Für die Stromerzeugung setzte das Vorhaben sogenannte Hybrid-Systeme ein, bei denen mit Jatropha-Öl betriebene Generatoren mit anderen erneuerbaren Energieträgern, wie Windkraft oder Photovoltaik, kombiniert werden. Ziel des Projektes war es, Diesel und seine Derivate durch Biokraftstoffe für die Stromerzeugung zu ersetzen. Mit Erfolg: Auf der Insel Floreana versorgen seit Projektende zwei umgerüstete und mit Jatropha-Öl betriebene Generatoren, im Zusammenspiel mit einer Photovoltaikanlage, die Bevölkerung mit erneuerbarer Energie.

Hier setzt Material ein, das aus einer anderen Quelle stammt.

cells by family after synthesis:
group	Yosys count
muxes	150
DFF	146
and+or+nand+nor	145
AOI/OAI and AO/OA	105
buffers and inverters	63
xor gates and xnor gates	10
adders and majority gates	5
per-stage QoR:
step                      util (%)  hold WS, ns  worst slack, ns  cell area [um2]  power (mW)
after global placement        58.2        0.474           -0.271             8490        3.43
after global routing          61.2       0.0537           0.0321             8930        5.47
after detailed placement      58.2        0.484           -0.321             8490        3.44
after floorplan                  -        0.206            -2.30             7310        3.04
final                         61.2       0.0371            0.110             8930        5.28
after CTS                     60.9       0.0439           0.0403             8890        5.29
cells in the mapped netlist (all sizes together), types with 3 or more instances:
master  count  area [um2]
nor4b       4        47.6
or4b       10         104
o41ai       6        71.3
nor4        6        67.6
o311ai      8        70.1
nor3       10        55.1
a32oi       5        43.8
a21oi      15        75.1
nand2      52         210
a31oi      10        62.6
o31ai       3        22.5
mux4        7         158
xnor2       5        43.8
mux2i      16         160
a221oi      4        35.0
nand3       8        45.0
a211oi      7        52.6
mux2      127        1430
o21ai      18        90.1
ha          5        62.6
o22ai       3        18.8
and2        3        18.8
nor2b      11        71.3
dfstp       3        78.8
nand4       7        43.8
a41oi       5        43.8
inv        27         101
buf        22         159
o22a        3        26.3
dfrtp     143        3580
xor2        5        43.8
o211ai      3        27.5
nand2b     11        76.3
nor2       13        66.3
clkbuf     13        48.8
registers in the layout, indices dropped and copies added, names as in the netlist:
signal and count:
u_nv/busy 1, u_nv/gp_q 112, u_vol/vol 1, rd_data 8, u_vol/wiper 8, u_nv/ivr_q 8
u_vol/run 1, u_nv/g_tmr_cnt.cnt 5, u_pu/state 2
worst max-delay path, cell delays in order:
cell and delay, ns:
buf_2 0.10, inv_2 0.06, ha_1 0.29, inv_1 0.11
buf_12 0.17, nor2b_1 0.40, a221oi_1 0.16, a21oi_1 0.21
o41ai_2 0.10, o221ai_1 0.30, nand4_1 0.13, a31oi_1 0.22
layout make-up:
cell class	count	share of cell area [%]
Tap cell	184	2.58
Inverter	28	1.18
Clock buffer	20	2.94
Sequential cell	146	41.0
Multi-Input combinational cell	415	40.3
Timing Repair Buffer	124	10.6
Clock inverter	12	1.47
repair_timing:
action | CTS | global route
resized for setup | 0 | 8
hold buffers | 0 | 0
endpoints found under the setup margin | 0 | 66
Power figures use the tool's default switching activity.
==> src/rtl/excl_gate.sv <==
module excl_gate
  import excl_pkg::*;
#(
  parameter int unsigned DW    = 32,
  parameter int unsigned DEPTH = 16,
  localparam int unsigned AW   = $clog2(DEPTH)
) (
  input  logic          clk_i,
  input  logic          rst_ni,
  input  logic          req_valid_i,
  input  logic [1:0]    req_op_i,
  input  logic [AW-1:0] req_addr_i,
  input  logic [DW-1:0] req_wdata_i,
  input  logic          clear_i,
  output logic          rsp_valid_o,
  output logic [DW-1:0] rsp_rdata_o,
  output logic          rsp_status_o
);
  excl_op_e op;
  logic     excl_q, mem_we, status_d, arm, drop, mem_re;

  assign op     = excl_op_e'(req_op_i);
  assign mem_re = req_valid_i && ((op == OP_LD) || (op == OP_LDX));

  excl_store_gate u_gate (
    .req_valid_i (req_valid_i),
    .req_op_i    (op),
    .armed_i     (excl_q),
    .clear_i     (clear_i),
    .mem_we_o    (mem_we),
    .status_o    (status_d),
    .arm_o       (arm),
    .drop_o      (drop)
  );

  excl_flag u_flag (
    .clk_i   (clk_i),
    .rst_ni  (rst_ni),
    .arm_i   (arm),
    .drop_i  (drop),
    .armed_o (excl_q)
  );

  excl_mem #(.DW(DW), .DEPTH(DEPTH)) u_mem (
    .clk_i   (clk_i),
    .rst_ni  (rst_ni),
    .re_i    (mem_re),
    .we_i    (mem_we),
    .addr_i  (req_addr_i),
    .wdata_i (req_wdata_i),
    .rdata_o (rsp_rdata_o)
  );

  always_ff @(posedge clk_i or negedge rst_ni) begin
    if (!rst_ni) begin
      rsp_valid_o  <= 1'b0;
      rsp_status_o <= 1'b0;
    end else begin
      rsp_valid_o  <= req_valid_i;
      rsp_status_o <= req_valid_i && status_d;
    end
  end
endmodule
`config.mk`:
```
export PLATFORM = sky130hd
export DESIGN_NAME = edge_irq_ctrl
export DESIGN_NICKNAME = d
export VERILOG_FILES = /design/src/rtl/eic_pkg.sv /design/src/rtl/eic_capture.sv /design/src/rtl/eic_pending.sv /design/src/rtl/eic_regs.sv /design/src/rtl/eic_route.sv /design/src/rtl/edge_irq_ctrl.sv
export SDC_FILE = /design/constraint.sdc
export NUM_CORES = 1
export LEC_CHECK = 0
export ABC_AREA = 1
export BUFFER_PORTS_ARGS = -buffer_cell sky130_fd_sc_hd__buf_2
export CORE_MARGIN = 3
export CORE_UTILIZATION = 61
export CTS_BUF_LIST = sky130_fd_sc_hd__clkbuf_8
export DETAILED_ROUTE_END_ITERATION = 10
export HOLD_SLACK_MARGIN = 0.1
export PLACE_DENSITY = 0.82
export SYNTH_ARGS = -nofsm -noshare
export SYNTH_HDL_FRONTEND = slang
export SYNTH_SLANG_ARGS = --single-unit
```
`constraint.sdc`:
```
create_clock -name clk -period 1.9 [get_ports clk]
set_clock_uncertainty 0.1 [all_clocks]
set_input_delay 0.38 -clock clk [delete_from_list [all_inputs] [get_ports clk]]
set_output_delay 0.38 -clock clk [all_outputs]
set_load 0.005 [all_outputs]
```
--- src/rtl/pic_cmd_ctrl.sv ---
module pic_cmd_ctrl
  import pic_cmd_pkg::*;
#(
  parameter int ADDR_W = 16,
  parameter logic [ADDR_W-1:0] BASE_ADDR = 16'h0020
) (
  input  logic              clk,
  input  logic              rstN,
  input  logic              wrEn,
  input  logic [ADDR_W-1:0] wrAddr,
  input  logic              selBit4,
  input  logic              selBit3,
  output cmdStrobe_t        strobe,
  output logic              initBusy
);
  localparam logic [ADDR_W-1:0] DATA_PORT = BASE_ADDR + 1'b1;

  seqState_t state, stateNext;
  logic hitCmd, hitData;

  assign hitCmd  = wrEn && (wrAddr == BASE_ADDR);
  assign hitData = wrEn && (wrAddr == DATA_PORT);

  always_comb begin
    stateNext = state;
    strobe    = '0;
    if (hitCmd && selBit4) begin
      strobe.ldStart = 1'b1;
      stateNext      = ST_WORD2;
    end else begin
      unique case (state)
        ST_WORD2: if (hitData) begin strobe.ldVector  = 1'b1; stateNext = ST_WORD3; end
        ST_WORD3: if (hitData) begin strobe.ldCascade = 1'b1; stateNext = ST_WORD4; end
        ST_WORD4: if (hitData) begin strobe.ldMode    = 1'b1; stateNext = ST_READY; end
        ST_READY: begin
          strobe.ldMask = hitData;
          strobe.doEoi  = hitCmd && !selBit3;
          strobe.doMisc = hitCmd && selBit3;
        end
        default: ;
      endcase
    end
  end

  always_ff @(posedge clk or negedge rstN) begin
    if (!rstN) state <= ST_UNINIT;
    else       state <= stateNext;
  end

  assign initBusy = (state != ST_READY);
endmodule
==> src/rtl/dma_channel.sv <==
module dma_channel
  import dma_regs_pkg::*;
(
  input  logic              clk_i,
  input  logic              rst_ni,
  input  logic              addr_wr_i,
  input  logic              cnt_wr_i,
  input  logic              byte_hi_i,
  input  logic [BYTE_W-1:0] wdata_i,
  input  logic              mode_wr_i,
  input  chan_mode_t        mode_i,
  input  logic              mask_set_i,
  input  logic              mask_clr_i,
  input  logic              step_i,
  output logic [REG_W-1:0]  cur_addr_o,
  output logic [REG_W-1:0]  cur_cnt_o,
  output logic              mask_o,
  output logic              dir_wr_o,
  output logic              casc_o,
  output logic              auto_o,
  output logic              tc_evt_o
);

  logic [REG_W-1:0] base_addr_q, cur_addr_q, base_cnt_q, cur_cnt_q;
  chan_mode_t       mode_q;
  logic             mask_q;
  logic             host_wr, advance;

  assign host_wr  = addr_wr_i | cnt_wr_i;
  assign casc_o   = mode_q.mode == XM_CASCADE;
  assign auto_o   = mode_q.mode == XM_AUTO;
  // host programming wins over a coincident step
  assign advance  = step_i & ~mask_q & ~casc_o & ~host_wr;
  assign tc_evt_o = advance & (cur_cnt_q == '0);

  always_ff @(posedge clk_i or negedge rst_ni) begin
    if (!rst_ni) begin
      base_addr_q <= '0;
      cur_addr_q  <= '0;
      base_cnt_q  <= '0;
      cur_cnt_q   <= '0;
      mode_q      <= '{mode: XM_SINGLE, dir_wr: 1'b0};
      mask_q      <= 1'b1;
    end else begin
      if (addr_wr_i) begin
        if (byte_hi_i) begin
          base_addr_q[REG_W-1:BYTE_W] <= wdata_i;
          cur_addr_q[REG_W-1:BYTE_W]  <= wdata_i;
        end else begin
          base_addr_q[BYTE_W-1:0] <= wdata_i;
          cur_addr_q[BYTE_W-1:0]  <= wdata_i;
        end
      end
      if (cnt_wr_i) begin
        if (byte_hi_i) begin
          base_cnt_q[REG_W-1:BYTE_W] <= wdata_i;
          cur_cnt_q[REG_W-1:BYTE_W]  <= wdata_i;
        end else begin
          base_cnt_q[BYTE_W-1:0] <= wdata_i;
          cur_cnt_q[BYTE_W-1:0]  <= wdata_i;
        end
      end
      if (advance) begin
        if (tc_evt_o && auto_o) begin
          cur_addr_q <= base_addr_q;
          cur_cnt_q  <= base_cnt_q;
        end else begin
          cur_addr_q <= cur_addr_q + 1'b1;
          cur_cnt_q  <= cur_cnt_q - 1'b1;
        end
      end
      if (mode_wr_i) mode_q <= mode_i;
      if (mask_set_i)      mask_q <= 1'b1;
      else if (mask_clr_i) mask_q <= 1'b0;
      if (tc_evt_o && !auto_o) mask_q <= 1'b1;
    end
  end

  assign cur_addr_o = cur_addr_q;
  assign cur_cnt_o  = cur_cnt_q;
  assign mask_o     = mask_q;
  assign dir_wr_o   = mode_q.dir_wr;

endmodule
===== config.mk =====
export PLATFORM = sky130hd
export DESIGN_NAME = supply_reset_seq
export DESIGN_NICKNAME = d
export VERILOG_FILES = /design/src/rtl/srs_pkg.sv /design/src/rtl/srs_timebase.sv /design/src/rtl/srs_debounce.sv /design/src/rtl/srs_stretch.sv /design/src/rtl/supply_reset_seq.sv
export SDC_FILE = /design/constraint.sdc
export NUM_CORES = 1
export LEC_CHECK = 0
export ABC_AREA = 1
export BUFFER_PORTS_ARGS = -buffer_cell sky130_fd_sc_hd__buf_4
export CORE_ASPECT_RATIO = 1.2
export CORE_MARGIN = 2
export CORE_UTILIZATION = 40
export CTS_CLUSTER_DIAMETER = 40
export DETAILED_ROUTE_END_ITERATION = 16
export GPL_TIMING_DRIVEN = 0
export HOLD_SLACK_MARGIN = 0.15
export MAX_ROUTING_LAYER = met4
export PLACE_DENSITY = 0.63
export SLEW_MARGIN = 20
export SYNTH_ARGS = -nofsm -noshare
export SYNTH_HDL_FRONTEND = slang
export SYNTH_HIERARCHICAL = 1
export SYNTH_SLANG_ARGS = --single-unit

===== constraint.sdc =====
create_clock -name clk -period 3.5 [get_ports clk]
set_clock_uncertainty 0.1 [all_clocks]
set_input_delay 0 -clock clk [delete_from_list [all_inputs] [get_ports clk]]
set_output_delay 0 -clock clk [all_outputs]
set_load 0.03 [all_outputs]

Die ecuadorianische Regierung verfolgt mit ihrem Programm „Null fossile Treibstoffe auf Galapagos“ die vollständige Umstellung der Energieversorgung auf dem Galapagos-Archipel auf erneuerbare Energien bis zum Jahr 2020. Effizienterer Energieeinsatz, Wind- und Sonnenenergie sowie der Ersatz fossiler Kraftstoffe durch reines Pflanzenöl sind dabei von zentraler Bedeutung. Die Auszeichnung mit dem ARE-Award hebt den ganzheitlichen und nachhaltigen Ansatz des IKI-Projekts ENERGAL hervor und zeigt die anhaltend positive Entwicklung des ecuadorianischen Energiesektors über die Projektlaufzeit hinaus.